**How to complete this task:** Start at the first line of the listing below. Write out each line exactly, stopping after the one that contains "export ABC_CLOCK_PERIOD_IN_PS = 3800".

**Source data:**
---*---

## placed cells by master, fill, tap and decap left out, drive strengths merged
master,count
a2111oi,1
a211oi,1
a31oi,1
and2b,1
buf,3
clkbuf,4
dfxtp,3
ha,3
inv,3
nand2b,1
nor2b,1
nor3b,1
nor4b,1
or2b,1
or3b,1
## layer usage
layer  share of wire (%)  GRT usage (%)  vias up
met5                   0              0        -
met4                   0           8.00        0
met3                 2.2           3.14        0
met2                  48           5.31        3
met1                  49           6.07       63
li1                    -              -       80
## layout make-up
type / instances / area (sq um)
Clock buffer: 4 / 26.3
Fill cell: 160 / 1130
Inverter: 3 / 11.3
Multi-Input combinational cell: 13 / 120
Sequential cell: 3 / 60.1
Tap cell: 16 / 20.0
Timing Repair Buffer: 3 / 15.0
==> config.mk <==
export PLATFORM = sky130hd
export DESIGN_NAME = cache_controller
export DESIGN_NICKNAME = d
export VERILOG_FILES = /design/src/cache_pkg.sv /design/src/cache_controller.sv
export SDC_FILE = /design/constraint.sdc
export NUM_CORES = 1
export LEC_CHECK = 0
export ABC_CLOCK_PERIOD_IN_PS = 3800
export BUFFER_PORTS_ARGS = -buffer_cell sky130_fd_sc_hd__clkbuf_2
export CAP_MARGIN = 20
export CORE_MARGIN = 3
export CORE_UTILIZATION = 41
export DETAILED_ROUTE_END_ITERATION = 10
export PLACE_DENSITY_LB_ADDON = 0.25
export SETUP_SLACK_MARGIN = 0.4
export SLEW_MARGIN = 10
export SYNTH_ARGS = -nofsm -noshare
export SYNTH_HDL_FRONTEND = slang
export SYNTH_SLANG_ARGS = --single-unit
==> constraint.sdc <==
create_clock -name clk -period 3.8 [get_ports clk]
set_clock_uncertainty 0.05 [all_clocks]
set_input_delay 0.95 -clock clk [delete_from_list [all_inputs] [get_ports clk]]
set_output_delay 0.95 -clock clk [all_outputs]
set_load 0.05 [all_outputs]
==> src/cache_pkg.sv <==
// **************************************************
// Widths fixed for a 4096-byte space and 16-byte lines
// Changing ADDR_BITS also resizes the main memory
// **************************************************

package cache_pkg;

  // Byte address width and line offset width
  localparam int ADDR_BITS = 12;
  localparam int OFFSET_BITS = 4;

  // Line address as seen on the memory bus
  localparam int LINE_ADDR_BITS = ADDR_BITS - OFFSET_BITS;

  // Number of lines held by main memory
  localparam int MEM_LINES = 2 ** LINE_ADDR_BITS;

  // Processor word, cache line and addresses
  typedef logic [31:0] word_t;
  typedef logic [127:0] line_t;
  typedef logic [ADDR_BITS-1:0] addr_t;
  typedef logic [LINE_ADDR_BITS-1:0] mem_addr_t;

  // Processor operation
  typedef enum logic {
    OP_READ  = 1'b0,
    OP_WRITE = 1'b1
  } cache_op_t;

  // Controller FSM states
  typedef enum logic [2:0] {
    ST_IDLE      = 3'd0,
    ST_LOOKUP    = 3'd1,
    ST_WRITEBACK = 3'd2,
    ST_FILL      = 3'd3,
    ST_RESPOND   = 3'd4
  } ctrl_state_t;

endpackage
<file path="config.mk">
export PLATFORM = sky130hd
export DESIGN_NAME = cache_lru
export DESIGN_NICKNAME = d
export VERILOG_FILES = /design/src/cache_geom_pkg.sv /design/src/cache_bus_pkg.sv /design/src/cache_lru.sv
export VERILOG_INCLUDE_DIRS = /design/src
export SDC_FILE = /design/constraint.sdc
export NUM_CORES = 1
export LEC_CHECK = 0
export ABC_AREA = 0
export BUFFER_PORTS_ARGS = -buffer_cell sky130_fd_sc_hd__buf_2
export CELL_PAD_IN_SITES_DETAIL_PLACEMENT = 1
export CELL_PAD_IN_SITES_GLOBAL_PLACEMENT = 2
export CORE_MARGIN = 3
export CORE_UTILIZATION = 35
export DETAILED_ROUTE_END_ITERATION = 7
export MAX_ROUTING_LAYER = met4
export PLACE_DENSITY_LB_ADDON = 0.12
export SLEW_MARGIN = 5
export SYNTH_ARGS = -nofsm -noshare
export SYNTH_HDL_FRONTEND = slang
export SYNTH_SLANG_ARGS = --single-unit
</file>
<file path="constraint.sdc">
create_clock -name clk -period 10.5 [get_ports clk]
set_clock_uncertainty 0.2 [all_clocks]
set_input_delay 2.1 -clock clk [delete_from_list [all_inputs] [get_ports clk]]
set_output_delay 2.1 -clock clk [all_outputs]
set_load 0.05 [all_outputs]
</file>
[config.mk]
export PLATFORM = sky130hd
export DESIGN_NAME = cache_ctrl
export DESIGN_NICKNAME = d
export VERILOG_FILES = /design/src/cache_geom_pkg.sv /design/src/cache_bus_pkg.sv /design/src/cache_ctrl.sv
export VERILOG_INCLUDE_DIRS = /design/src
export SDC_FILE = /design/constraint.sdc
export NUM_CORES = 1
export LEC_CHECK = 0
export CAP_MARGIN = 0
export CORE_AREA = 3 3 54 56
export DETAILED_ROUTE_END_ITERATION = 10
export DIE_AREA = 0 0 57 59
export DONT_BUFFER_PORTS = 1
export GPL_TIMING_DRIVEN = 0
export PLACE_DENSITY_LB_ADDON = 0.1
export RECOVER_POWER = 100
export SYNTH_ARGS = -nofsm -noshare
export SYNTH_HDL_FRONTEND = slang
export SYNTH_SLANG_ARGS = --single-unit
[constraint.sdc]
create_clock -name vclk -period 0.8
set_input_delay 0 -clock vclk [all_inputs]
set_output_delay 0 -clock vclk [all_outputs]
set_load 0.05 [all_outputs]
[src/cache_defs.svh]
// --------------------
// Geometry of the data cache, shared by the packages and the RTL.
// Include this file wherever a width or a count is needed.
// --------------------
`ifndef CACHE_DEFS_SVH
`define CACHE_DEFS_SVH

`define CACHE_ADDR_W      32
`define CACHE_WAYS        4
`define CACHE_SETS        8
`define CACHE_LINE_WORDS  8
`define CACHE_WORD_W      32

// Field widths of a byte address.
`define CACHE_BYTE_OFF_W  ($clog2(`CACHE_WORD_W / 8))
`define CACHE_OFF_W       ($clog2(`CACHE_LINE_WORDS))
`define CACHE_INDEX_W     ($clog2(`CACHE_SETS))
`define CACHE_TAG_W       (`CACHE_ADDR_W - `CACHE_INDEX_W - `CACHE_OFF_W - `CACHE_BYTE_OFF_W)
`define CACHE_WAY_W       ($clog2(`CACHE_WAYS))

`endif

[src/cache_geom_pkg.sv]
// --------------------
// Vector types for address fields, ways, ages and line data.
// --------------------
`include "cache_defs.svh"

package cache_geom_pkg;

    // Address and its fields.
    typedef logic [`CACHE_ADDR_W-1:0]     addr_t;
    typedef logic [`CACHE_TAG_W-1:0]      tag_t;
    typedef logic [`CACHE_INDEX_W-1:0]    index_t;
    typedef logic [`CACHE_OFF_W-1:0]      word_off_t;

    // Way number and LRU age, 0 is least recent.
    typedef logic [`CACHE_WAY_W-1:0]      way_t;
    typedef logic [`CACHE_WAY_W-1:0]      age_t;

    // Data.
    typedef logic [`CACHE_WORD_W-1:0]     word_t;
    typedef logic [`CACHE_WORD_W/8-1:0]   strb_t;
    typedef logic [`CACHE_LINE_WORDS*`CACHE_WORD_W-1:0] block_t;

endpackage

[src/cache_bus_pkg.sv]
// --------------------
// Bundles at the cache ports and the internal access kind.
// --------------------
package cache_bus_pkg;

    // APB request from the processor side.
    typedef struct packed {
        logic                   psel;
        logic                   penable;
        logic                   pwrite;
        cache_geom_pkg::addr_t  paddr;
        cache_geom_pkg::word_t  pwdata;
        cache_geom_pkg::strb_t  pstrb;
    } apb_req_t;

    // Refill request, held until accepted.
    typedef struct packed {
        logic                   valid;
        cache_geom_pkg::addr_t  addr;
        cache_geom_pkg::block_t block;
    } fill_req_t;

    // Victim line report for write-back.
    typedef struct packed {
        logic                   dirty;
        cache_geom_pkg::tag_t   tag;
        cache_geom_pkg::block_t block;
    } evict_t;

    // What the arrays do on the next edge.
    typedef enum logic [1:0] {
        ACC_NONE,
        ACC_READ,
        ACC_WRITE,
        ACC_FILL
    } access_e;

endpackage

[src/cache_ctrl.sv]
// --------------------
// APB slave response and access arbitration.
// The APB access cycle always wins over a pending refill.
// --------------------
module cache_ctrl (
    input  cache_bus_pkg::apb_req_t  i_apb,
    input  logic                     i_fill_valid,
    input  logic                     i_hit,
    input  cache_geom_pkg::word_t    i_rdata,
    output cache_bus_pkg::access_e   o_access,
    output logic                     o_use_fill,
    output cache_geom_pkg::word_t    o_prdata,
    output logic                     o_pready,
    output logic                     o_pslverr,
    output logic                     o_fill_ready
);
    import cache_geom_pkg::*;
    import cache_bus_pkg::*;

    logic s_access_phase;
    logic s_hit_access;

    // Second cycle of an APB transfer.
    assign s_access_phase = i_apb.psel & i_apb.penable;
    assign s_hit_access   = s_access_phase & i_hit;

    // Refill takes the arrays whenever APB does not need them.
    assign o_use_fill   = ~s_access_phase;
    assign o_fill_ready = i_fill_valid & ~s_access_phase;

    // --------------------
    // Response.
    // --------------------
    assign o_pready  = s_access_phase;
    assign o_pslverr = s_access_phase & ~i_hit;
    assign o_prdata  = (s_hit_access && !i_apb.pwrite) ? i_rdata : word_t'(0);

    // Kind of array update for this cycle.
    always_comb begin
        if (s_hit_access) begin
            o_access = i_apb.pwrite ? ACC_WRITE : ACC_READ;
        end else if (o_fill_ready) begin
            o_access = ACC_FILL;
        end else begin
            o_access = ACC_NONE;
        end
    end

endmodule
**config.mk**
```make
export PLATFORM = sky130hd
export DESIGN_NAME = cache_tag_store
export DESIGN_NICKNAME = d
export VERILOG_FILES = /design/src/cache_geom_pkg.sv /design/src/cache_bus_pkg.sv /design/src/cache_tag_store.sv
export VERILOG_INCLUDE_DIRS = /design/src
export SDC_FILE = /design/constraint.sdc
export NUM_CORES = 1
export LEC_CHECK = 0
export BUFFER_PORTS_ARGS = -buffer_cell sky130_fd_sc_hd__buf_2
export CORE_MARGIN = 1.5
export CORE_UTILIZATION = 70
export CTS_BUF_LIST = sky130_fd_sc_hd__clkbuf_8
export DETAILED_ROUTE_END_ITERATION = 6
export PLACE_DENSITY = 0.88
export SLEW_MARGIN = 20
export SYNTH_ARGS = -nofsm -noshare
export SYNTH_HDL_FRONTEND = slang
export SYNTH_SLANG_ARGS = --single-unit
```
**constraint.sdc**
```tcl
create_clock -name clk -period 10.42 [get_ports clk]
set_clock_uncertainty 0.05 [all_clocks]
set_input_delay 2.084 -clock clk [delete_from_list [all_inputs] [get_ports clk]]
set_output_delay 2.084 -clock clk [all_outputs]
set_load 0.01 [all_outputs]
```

---*---

**Task result:**
## placed cells by master, fill, tap and decap left out, drive strengths merged
master,count
a2111oi,1
a211oi,1
a31oi,1
and2b,1
buf,3
clkbuf,4
dfxtp,3
ha,3
inv,3
nand2b,1
nor2b,1
nor3b,1
nor4b,1
or2b,1
or3b,1
## layer usage
layer  share of wire (%)  GRT usage (%)  vias up
met5                   0              0        -
met4                   0           8.00        0
met3                 2.2           3.14        0
met2                  48           5.31        3
met1                  49           6.07       63
li1                    -              -       80
## layout make-up
type / instances / area (sq um)
Clock buffer: 4 / 26.3
Fill cell: 160 / 1130
Inverter: 3 / 11.3
Multi-Input combinational cell: 13 / 120
Sequential cell: 3 / 60.1
Tap cell: 16 / 20.0
Timing Repair Buffer: 3 / 15.0
==> config.mk <==
export PLATFORM = sky130hd
export DESIGN_NAME = cache_controller
export DESIGN_NICKNAME = d
export VERILOG_FILES = /design/src/cache_pkg.sv /design/src/cache_controller.sv
export SDC_FILE = /design/constraint.sdc
export NUM_CORES = 1
export LEC_CHECK = 0
export ABC_CLOCK_PERIOD_IN_PS = 3800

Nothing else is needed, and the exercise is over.